My hands were sweating as I introduced myself to the panel; to say the least I was quite nervous. After they became accustomed to my name, I sang, “Oceans”, which was followed by vocal scales with a young man named Golden, who sat at the piano. As I did the scales, Golden stopped me, at this point I thought, do I sound that bad? Golden proceeded to tell me that I should stop singing in my falsetto voice. I pretended to know what falsetto meant and continued to sing the scales, but this time I did not recognize the voice that came out of my mouth.
That audition changed my life; I left The Bahamas thinking I was a soprano and came to USC, only to be told that I am actually an Alto. This realization changed the way I sang and gave me the comfort I did not even know I was looking for in the way I sang. While USC was helping me use my head voice, I was able to find my inner voice. Not only was I blessed by some of the most talented musicians and singers, but I was given numerous opportunities to bless others as well. I, along with countless Uscians were given the opportunity to sing in countries like Barbados and St. Vincent through the HIS LUV choir. The ability to sing in various churches and even countries, gave me purpose. I felt as if ministering through music was what God called me to do.

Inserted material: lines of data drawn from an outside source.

==> config.mk <==
export PLATFORM = sky130hd
export DESIGN_NAME = bitonic_sort_pipe
export DESIGN_NICKNAME = d
export VERILOG_FILES = /design/src/rtl/bitonic_sort_pipe_pkg.sv /design/src/rtl/bitonic_sort_pipe_cas_stage.sv /design/src/rtl/bitonic_sort_pipe.sv
export SDC_FILE = /design/constraint.sdc
export NUM_CORES = 1
export LEC_CHECK = 0
export BUFFER_PORTS_ARGS = -buffer_cell sky130_fd_sc_hd__buf_4
export CORE_UTILIZATION = 40
export CTS_CLUSTER_SIZE = 16
export DETAILED_ROUTE_END_ITERATION = 6
export GPL_ROUTABILITY_DRIVEN = 0
export PLACE_DENSITY = 0.59
export SYNTH_ARGS = -nofsm -noshare
export SYNTH_HDL_FRONTEND = slang
export SYNTH_HIERARCHICAL = 1
export SYNTH_SLANG_ARGS = --single-unit
==> constraint.sdc <==
create_clock -name clk -period 3.39 [get_ports clk]
set_clock_uncertainty 0.1 [all_clocks]
set_input_delay 0.5085 -clock clk [delete_from_list [all_inputs] [get_ports clk]]
set_output_delay 0.5085 -clock clk [all_outputs]
set_load 0.02 [all_outputs]
==> src/rtl/bitonic_sort_pipe_pkg.sv <==
// Shared helpers for the pipelined bitonic sorter: stage count,
// stage-to-(phase, sub-step) mapping and per-lane cell wiring.
package bitonic_pkg;

   // Number of compare-exchange layers for 2^log_n lanes.
   function automatic int unsigned num_stages(input int unsigned log_n);
      return (log_n * (log_n + 1)) / 2;
   endfunction

   // Phase p (1..log_n) of the 0-based stage k.
   function automatic int unsigned stage_phase(input int unsigned log_n, input int unsigned k);
      int unsigned idx = 0;
      int unsigned res = 1;
      for (int unsigned p = 1; p <= log_n; p++) begin
         for (int unsigned j = p; j > 0; j--) begin
            if (idx == k) res = p;
            idx++;
         end
      end
      return res;
   endfunction

   // Sub-step j (p-1 down to 0) of the 0-based stage k.
   function automatic int unsigned stage_sub(input int unsigned log_n, input int unsigned k);
      int unsigned idx = 0;
      int unsigned res = 0;
      for (int unsigned p = 1; p <= log_n; p++) begin
         for (int unsigned j = p; j > 0; j--) begin
            if (idx == k) res = j - 1;
            idx++;
         end
      end
      return res;
   endfunction

   // Lane paired with lane i at sub-step j.
   function automatic int unsigned partner(input int unsigned i, input int unsigned j);
      return i ^ (32'd1 << j);
   endfunction

   // True when lane i is the lower index of its pair at sub-step j.
   function automatic logic is_low(input int unsigned i, input int unsigned j);
      return ((i >> j) & 32'd1) == 32'd0;
   endfunction

   // Cell sense inversion for the pair whose lower lane is lo, in phase p.
   function automatic logic cell_invert(input int unsigned lo, input int unsigned p,
                                        input int unsigned log_n);
      return (p != log_n) && (((lo >> p) & 32'd1) != 32'd0);
   endfunction

endpackage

I was not looking forward to USC at all, but now I look forward to Sabbaths just to hear the praise team sing and to listen to the intricate musicality of band. If you cannot find one decent thing about this University, listen to the Praise team on a Sabbath morning, special music on Wednesday or Friday nights, or take a stroll pass the Vernon Andrews Amphitheatre to hear the choral and concert band, and I assure that you will be ministered to. I believe that God has blessed the University of the Southern Caribbean, so what greater way is there than to bless others in return. My USC music experience has always left me on a high note; what about you, what has your USC music experience been like?